Additional values may be provided in the future.

An example is:
```
 {
     'StoreToZarr': {
         'target_root': 'OUTPUT_ROOT',
     },
     'OpenURLWithFSSpec': {
         'cache': 'CACHE_ROOT'
     }
 }
```
We considered making this into an Enum, but that would have required all
packages that provide entrypoints also import pangeo_forge_runner. This
was deemed too complicating, and hence raw strings are used.
"Injection spec values", calculated by pangeo-forge-runner. This is simply a
mapping of "" to a specific value that will be injected for
that "" in this particular run. This might look like:
```
{
  "OUTPUT_ROOT": <A fsspec object>,
  "CACHE_ROOT": <another fsspec object>
}
```
"Injections", ready to be passed on to the rewriter!

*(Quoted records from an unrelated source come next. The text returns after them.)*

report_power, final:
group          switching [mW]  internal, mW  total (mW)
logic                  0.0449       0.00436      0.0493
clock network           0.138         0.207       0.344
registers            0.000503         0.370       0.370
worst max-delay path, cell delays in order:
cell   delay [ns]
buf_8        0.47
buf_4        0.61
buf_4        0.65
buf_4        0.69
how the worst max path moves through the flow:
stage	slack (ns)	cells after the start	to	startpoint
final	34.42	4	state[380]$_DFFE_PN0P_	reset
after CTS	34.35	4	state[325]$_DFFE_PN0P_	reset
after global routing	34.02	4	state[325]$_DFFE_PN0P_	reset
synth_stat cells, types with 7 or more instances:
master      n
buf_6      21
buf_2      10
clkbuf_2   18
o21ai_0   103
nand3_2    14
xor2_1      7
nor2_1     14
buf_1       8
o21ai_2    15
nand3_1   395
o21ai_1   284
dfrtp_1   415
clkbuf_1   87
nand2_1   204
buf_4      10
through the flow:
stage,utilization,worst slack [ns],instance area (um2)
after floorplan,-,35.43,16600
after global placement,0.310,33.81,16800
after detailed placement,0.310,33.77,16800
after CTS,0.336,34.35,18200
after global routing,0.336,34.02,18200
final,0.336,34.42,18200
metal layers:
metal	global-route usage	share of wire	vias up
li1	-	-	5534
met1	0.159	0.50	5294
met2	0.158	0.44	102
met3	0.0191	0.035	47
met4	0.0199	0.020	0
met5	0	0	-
===== /design/flow/design.v =====
module data_source( clock, reset, trigger, input_data, output_data );
input clock, reset;
input trigger;
input[9:0] input_data;
output reg output_data;
reg[143:0] state;
reg[15:0] counter;
reg[7:0] data1;
reg[7:0] data2;
reg[7:0] data3;
reg[7:0] data4;
always @(posedge clock or negedge reset)
begin
    if (!reset)
    begin
        output_data <= 0;
        data1 <= #1 8'b10010010;
        data2 <= #1 8'b10101010;
        data3[1:0] <= #1 2'b10;
        data3[7:2] <= #1 6'b000000;
        data4 <= #1 8'b00000000; 
        state[143:0] <= {data1,data1,data1,data1,data1,data1, data2,data2,data2, data3,data3,data3, data1,data1,data1, data4,data4,data4};
        counter <= 0;
    end
    else if (trigger)
    begin
        if (counter==16'd0)
        begin
            counter <= counter+1;
            state <= {state[142:0],state[143]};
            output_data <= state[143];
        end
        else
        begin
            counter <= counter + 1;
            if (counter==16'd49)
                counter <= 0;
        end
    end
    else
    begin
        output_data <= 0;
        data1 <= #1 8'b10010010;
        data2 <= #1 8'b10101010;
        data3[1:0] <= #1 2'b10;
        data3[7:2] <= #1 6'b000000;
        data4 <= #1 8'b00000000; 
        state[143:0] <= {data1,data1,data1,data1,data1,data1, data2,data2,data2, data3,data3,data3, data1,data1,data1, data4,data4,data4};        
        counter <= 0;
    end
end
endmodule
## flow/design.v

```verilog
module whitening( clock, reset, input_data, trigger, output_whitening );
input clock, reset;
input trigger;
input input_data;
output reg output_whitening;
reg[15:0] counter;
reg[6:0] state;
always @(posedge clock or negedge reset)
begin
    if (!reset)
    begin
        counter <= 0;
        state[0] <= 0;
        state[1] <= 0;
        state[2] <= 0;
        state[3] <= 0;
        state[4] <= 0;
        state[5] <= 0;
        state[6] <= 0;
    end
    else if (trigger)
    begin
        if (counter==16'd0)
        begin
            counter <= counter+1;
            state[6] <= state[5];
            state[5] <= state[4];
            state[4] <= state[3];
            state[3] <= state[2];
            state[2] <= state[1];
            state[1] <= state[0];
            state[0] <= input_data;
        end
        else
        begin
            counter <= counter + 1;
            if (counter==16'd49)
                counter <= 0;
        end
    end
    else
    begin
        counter <= 0;
        state[0] <= 0;
        state[1] <= 0;
        state[2] <= 0;
        state[3] <= 0;
        state[4] <= 0;
        state[5] <= 0;
        state[6] <= 0;
    end
end
reg[15:0] output_counter;
always @(negedge clock or negedge reset)
begin
    if (!reset)
    begin
        output_whitening <= 0;
        output_counter <= 0;
    end
    else if (trigger)
    begin
        if (output_counter==16'd0)
        begin
            output_counter <= output_counter+1;
            output_whitening <= input_data ^ state[6] ^ state[3];
        end
        else
        begin
            output_counter <= output_counter + 1;
            if (output_counter==16'd49)
                output_counter <= 0;
        end
    end
    else
    begin
        output_whitening <= 0;
    end
end
endmodule
```

## flow/run.sh

```bash
#!/bin/bash
# OpenROAD 26Q1-2900-gdf79404cd8, Yosys 0.63+post, stock flow scripts
make -C /OpenROAD-flow-scripts/flow DESIGN_CONFIG=/design/flow/config.mk WORK_HOME=/design/flow/orfs finish
```

## flow/config.mk

```make
export PLATFORM = sky130hd
export DESIGN_NAME = whitening
export DESIGN_NICKNAME = whitening
export VERILOG_FILES = /design/flow/design.v
export SDC_FILE = /design/flow/constraint.sdc
export NUM_CORES = 4
export LEC_CHECK = 1
export CORE_UTILIZATION = 30
```

## flow/constraint.sdc

```tcl
current_design whitening

set clk_period 2.9
set clk_io_pct 0.2

create_clock -name clk0 -period $clk_period [get_ports {clock}]

set non_clock_inputs [all_inputs -no_clocks]
set_input_delay [expr $clk_period * $clk_io_pct] -clock clk0 $non_clock_inputs
set_output_delay [expr $clk_period * $clk_io_pct] -clock clk0 [all_outputs]
```

==> impl_results.html <==
<h3>Run summary</h3>
<table>
<tr><th>Metric</th><th>Value</th></tr>
<tr><th colspan="2">Final timing</th></tr>
<tr><td>Final setup viols</td><td>0</td></tr>
<tr><td>Worst Max-Slew Pin Slew</td><td>0.555 ns</td></tr>
<tr><td>Slew HR</td><td>62.6%</td></tr>
<tr><td>Number of endpoints with negative hold slack in the final report</td><td>0</td></tr>
<tr><td>Final worst hold slack</td><td>0.259 ns</td></tr>
<tr><td>Final count of pins violating max slew</td><td>0</td></tr>
<tr><td>Final worst clock skew</td><td>0.0121 ns</td></tr>
<tr><td>Setup repair after global routing missed its margin</td><td>no</td></tr>
<tr><td>Final worst slack</td><td>0.0692 ns</td></tr>
<tr><td>Total negative slack for setup checks</td><td>0 ns</td></tr>
<tr><th colspan="2">Cells and area</th></tr>
<tr><td>Proportion of layout cells with a drive suffix above 1</td><td>10.7%</td></tr>
<tr><td>Area added between synthesis and finish</td><td>13.7%</td></tr>
<tr><td>Sequential cell area</td><td>1000 um^2</td></tr>
<tr><td>Combinational Area</td><td>952 um^2</td></tr>
<tr><td>Filler Cell Count</td><td>623</td></tr>
<tr><th colspan="2">Critical path</th></tr>
<tr><td>Kind of cell with the highest combined delay on the critical path</td><td>flip-flops</td></tr>
<tr><td>Crit path buf inv count</td><td>1</td></tr>
<tr><td>Slowest cell on the critical path</td><td>sky130_fd_sc_hd__dfrtn_1</td></tr>
<tr><td>Critical path type</td><td>register to primary output</td></tr>
<tr><td>Capture instance of the worst register-to-register path</td><td>output_whitening</td></tr>
<tr><td>Reg-to-reg startpoint</td><td>state[3]</td></tr>
<tr><td>Sort of element at the end of the critical path</td><td>primary output</td></tr>
<tr><td>Worst stage delay on the critical path</td><td>0.40 ns</td></tr>
<tr><td>Startpoint class of the critical path</td><td>register</td></tr>
<tr><td>Largest fanout of any net on the critical path</td><td>2</td></tr>
<tr><td>Critical path launch point</td><td>output_whitening</td></tr>
<tr><td>Crit path DRT</td><td>2.32 ns</td></tr>
<tr><td>Cell chain of the critical path</td><td>buf_2</td></tr>
<tr><td>Worst endpoint data arrival time</td><td>2.25 ns</td></tr>
<tr><td>FF-to-FF path depth</td><td>4</td></tr>
<tr><td>Setup slack on the worst flop-to-flop path</td><td>0.44 ns</td></tr>
<tr><th colspan="2">GRT</th></tr>
<tr><td>Pin count of the biggest net entering global routing</td><td>25</td></tr>
<tr><td>GRT overflow</td><td>0</td></tr>
<tr><td>First-pass GRT wire length</td><td>6.22 mm</td></tr>
<tr><td>Via count of the first global-routing pass</td><td>1323</td></tr>
<tr><td>Number of antenna violations at the first check in global routing</td><td>0</td></tr>
<tr><td>Global router's overall resource usage</td><td>11.1%</td></tr>
<tr><th colspan="2">Placed design</th></tr>
<tr><td>I/O Buffers</td><td>4</td></tr>
<tr><td>Pre-CTS setup slack</td><td>-0.487 ns</td></tr>
<tr><td>Half-perimeter wire length after placement</td><td>2.30 mm</td></tr>
<tr><td>Final weighted congestion in routability-driven placement</td><td>0.806</td></tr>
<tr><th colspan="2">Floorplan</th></tr>
<tr><td>Number of standard-cell rows in the floorplan</td><td>29</td></tr>
<tr><td>Chip width</td><td>83.1 um</td></tr>
<tr><td>Overall chip area</td><td>6900 um^2</td></tr>
<tr><td>Core utilization at floorplan</td><td>31.0%</td></tr>
<tr><td>Die height</td><td>83.1 um</td></tr>
<tr><td>Placeable core region</td><td>6350 um^2</td></tr>
<tr><td>Number of I/O pins</td><td>5</td></tr>
<tr><th colspan="2">Drt</th></tr>
<tr><td>Average via count per standard cell</td><td>4.74</td></tr>
<tr><td>Sum of routed wire length over all layers</td><td>3.35 mm</td></tr>
<tr><td>DR pass1 iterations</td><td>4</td></tr>
<tr><td>DR WL/cell</td><td>11.8 um</td></tr>
<tr><td>Antenna cell count</td><td>0</td></tr>
<tr><td>Count of unresolved DRC violations after routing</td><td>0</td></tr>
<tr><td>Iteration-0 DRC Markers</td><td>96</td></tr>
<tr><td>Total via count in the routed design</td><td>1342</td></tr>
<tr><td>Final antenna-violating net count</td><td>0</td></tr>
<tr><th colspan="2">Synth</th></tr>
<tr><td>Distinct cell type count of the synthesized netlist</td><td>28</td></tr>
<tr><td>Yosys synthesis chip area</td><td>1970 um^2</td></tr>
<tr><td>Number of standard cells reported by yosys</td><td>193</td></tr>
<tr><td>Number of storage elements in the synthesis netlist</td><td>40</td></tr>
<tr><td>YS warnings</td><td>1</td></tr>
<tr><td>Synthesized area</td><td>1970 um^2</td></tr>
<tr><td>Synthesized instance count</td><td>193</td></tr>
<tr><td>Mean cell area of the mapped netlist</td><td>10.2 um^2</td></tr>
<tr><td>Portion of the post-synthesis area used by sequential elements</td><td>50.8%</td></tr>
<tr><th colspan="2">Power and ir drop</th></tr>
<tr><td>Standby leakage power</td><td>0.965 nW</td></tr>
<tr><td>Worst voltage drop across the vdd grid</td><td>0.000272 V</td></tr>
<tr><td>Cell area power density</td><td>557 nW/um^2</td></tr>
<tr><th colspan="2">Clock network</th></tr>
<tr><td>Buffer depth of the longest clock path</td><td>2</td></tr>
<tr><td>Insertion delay to the later sink of the worst-skew pair</td><td>0.30 ns</td></tr>
<tr><td>Count of H-tree levels built during CTS</td><td>2</td></tr>
<tr><td>CTS root buf</td><td>sky130_fd_sc_hd__clkbuf_8</td></tr>
<tr><td>Post-cts gate resize count</td><td>5</td></tr>
<tr><td>CTS tree</td><td>done</td></tr>
<tr><td>Clock slew seen by the registers of the worst setup and hold paths</td><td>0.08 ns</td></tr>
<tr><td># hold bufs at CTS</td><td>0</td></tr>
<tr><td>Post-CTS Repair Setup Buffers</td><td>0</td></tr>
<tr><td>Num CTS Buffers</td><td>5</td></tr>
<tr><td>Clock sink count</td><td>40</td></tr>
<tr><th colspan="2">Run</th></tr>
<tr><td>Total number of warnings across the stage logs</td><td>29</td></tr>
<tr><td>Max-cap violations</td><td>0</td></tr>
<tr><th colspan="2">Outcome</th></tr>
<tr><td>Result of the run</td><td>finished clean</td></tr>
<tr><th colspan="2">Worst hold path</th></tr>
<tr><td>Worst hold path class</td><td>primary input to async pin</td></tr>
</table>
-- routing by layer --
| layer | global-route usage, % | vias up | share of wire, % |
|---|---|---|---|
| li1 | - | 689 | - |
| met1 | 18.4 | 634 | 53 |
| met2 | 15.5 | 15 | 41 |
| met3 | 3.03 | 4 | 4.0 |
| met4 | 1.41 | 0 | 1.8 |
| met5 | 0 | - | 0 |
-- cell usage in the layout, fill, tap and decap left out, types with 8 or more instances in the layout --
| master | synthesis | layout |
|---|---|---|
| sky130_fd_sc_hd__dfrtp_1 | 23 | 23 |
| sky130_fd_sc_hd__nor2_1 | 22 | 22 |
| sky130_fd_sc_hd__xnor2_1 | 20 | 20 |
| sky130_fd_sc_hd__dfrtn_1 | 17 | 17 |
| sky130_fd_sc_hd__nand4_1 | 13 | 13 |
| sky130_fd_sc_hd__nand2_1 | 12 | 12 |
| sky130_fd_sc_hd__nor4_1 | 10 | 9 |
| sky130_fd_sc_hd__nand3_1 | 10 | 9 |
| sky130_fd_sc_hd__mux2i_1 | 9 | 9 |
| sky130_fd_sc_hd__inv_1 | 8 | 8 |
| sky130_fd_sc_hd__nor2b_1 | 8 | 8 |
-- how the worst max path moves through the flow --
stage	cells after the start	slack, ns	endpoint
final	1	0.07	output_whitening
after global routing	6	0.004	output_counter[5]
after CTS	1	0.06	output_whitening
-- sequential cells by signal (all words and copies together) (netlist names) --
register and flops:
state 7, counter 16, output_whitening 1, output_counter 16
-- where the power goes --
part           switching, W  total, W  internal, W
Clock              0.000194  0.000387     0.000193
Sequential        0.0000696  0.000681     0.000611
Combinational      0.000100  0.000180    0.0000801
-- area by class of cell --
class                           count  area share [%]
Clock buffer                        7            3.85
Sequential cell                    40            44.7
Multi-Input combinational cell    141            42.5
Clock inverter                      1           0.335
Inverter                            8            1.34
Timing Repair Buffer                9            2.96
Tap cell                           77            4.30
-- cells by family (layout without fill, tap and decap cells) --
family	after synthesis	in the layout	share of synthesized area, %
AND/OR/NAND/NOR	91	91	24.4
multiplexers	9	9	4.57
flip-flops	40	40	50.8
AND-OR/OR-AND	9	9	2.60
adder cells (fa/ha/maj)	6	6	3.81
buffers and inverters	12	25	2.29
XOR/XNOR	26	26	11.6
-- Yosys cell counts --
| master | n | area [um^2] |
|---|---|---|
| sky130_fd_sc_hd__dfrtp_1 | 23 | 576 |
| sky130_fd_sc_hd__nor2_1 | 22 | 82.6 |
| sky130_fd_sc_hd__xnor2_1 | 20 | 175 |
| sky130_fd_sc_hd__dfrtn_1 | 17 | 425 |
| sky130_fd_sc_hd__nand4_1 | 13 | 81.3 |
| sky130_fd_sc_hd__nand2_1 | 12 | 45.0 |
| sky130_fd_sc_hd__nand3_1 | 10 | 50.1 |
| sky130_fd_sc_hd__nor4_1 | 10 | 62.6 |
| sky130_fd_sc_hd__mux2i_1 | 9 | 90.1 |
| sky130_fd_sc_hd__inv_1 | 8 | 30.0 |
| sky130_fd_sc_hd__nor2b_1 | 8 | 50.1 |
| sky130_fd_sc_hd__ha_1 | 6 | 75.1 |
| sky130_fd_sc_hd__xor2_1 | 6 | 52.6 |
| sky130_fd_sc_hd__clkbuf_1 | 4 | 15.0 |
| sky130_fd_sc_hd__and3_1 | 3 | 18.8 |
| sky130_fd_sc_hd__nor3_1 | 3 | 15.0 |
| sky130_fd_sc_hd__o21ai_0 | 3 | 15.0 |
| sky130_fd_sc_hd__a21oi_1 | 2 | 10.0 |
| sky130_fd_sc_hd__a31oi_1 | 2 | 12.5 |
| sky130_fd_sc_hd__nor3b_1 | 2 | 15.0 |
| sky130_fd_sc_hd__or2_2 | 2 | 12.5 |
| sky130_fd_sc_hd__or3_1 | 2 | 12.5 |
| sky130_fd_sc_hd__a21boi_0 | 1 | 7.51 |
| sky130_fd_sc_hd__and2_0 | 1 | 6.26 |
| sky130_fd_sc_hd__and3_2 | 1 | 7.51 |
| sky130_fd_sc_hd__nand3_2 | 1 | 10.0 |
| sky130_fd_sc_hd__o22ai_1 | 1 | 6.26 |
| sky130_fd_sc_hd__or4_4 | 1 | 11.3 |
-- stage by stage --
stage	instance area (um^2)	total power (W)	utilization, %	instances
after floorplan	2000	0.000816	-	193
after global placement	2140	0.000869	33.8	275
after detailed placement	2140	0.000872	33.8	275
after CTS	2240	0.00126	35.3	283
after global routing	2240	0.00133	35.3	283
final	2240	0.00125	35.3	283
No activity file was given, so power comes from the tool's default toggle rates.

This merges (1) and (2),
and looks like:
```
 {
     'StoreToZarr': {
         'target_root': <An fsspec object pointing to output for this run>
     },
     'OpenURLWithFSSpec': {
         'cache': <Another fsspec object pointing to where this bakery stores cache>
     }
 }
```
This is what is actually injected into the recipes in the end.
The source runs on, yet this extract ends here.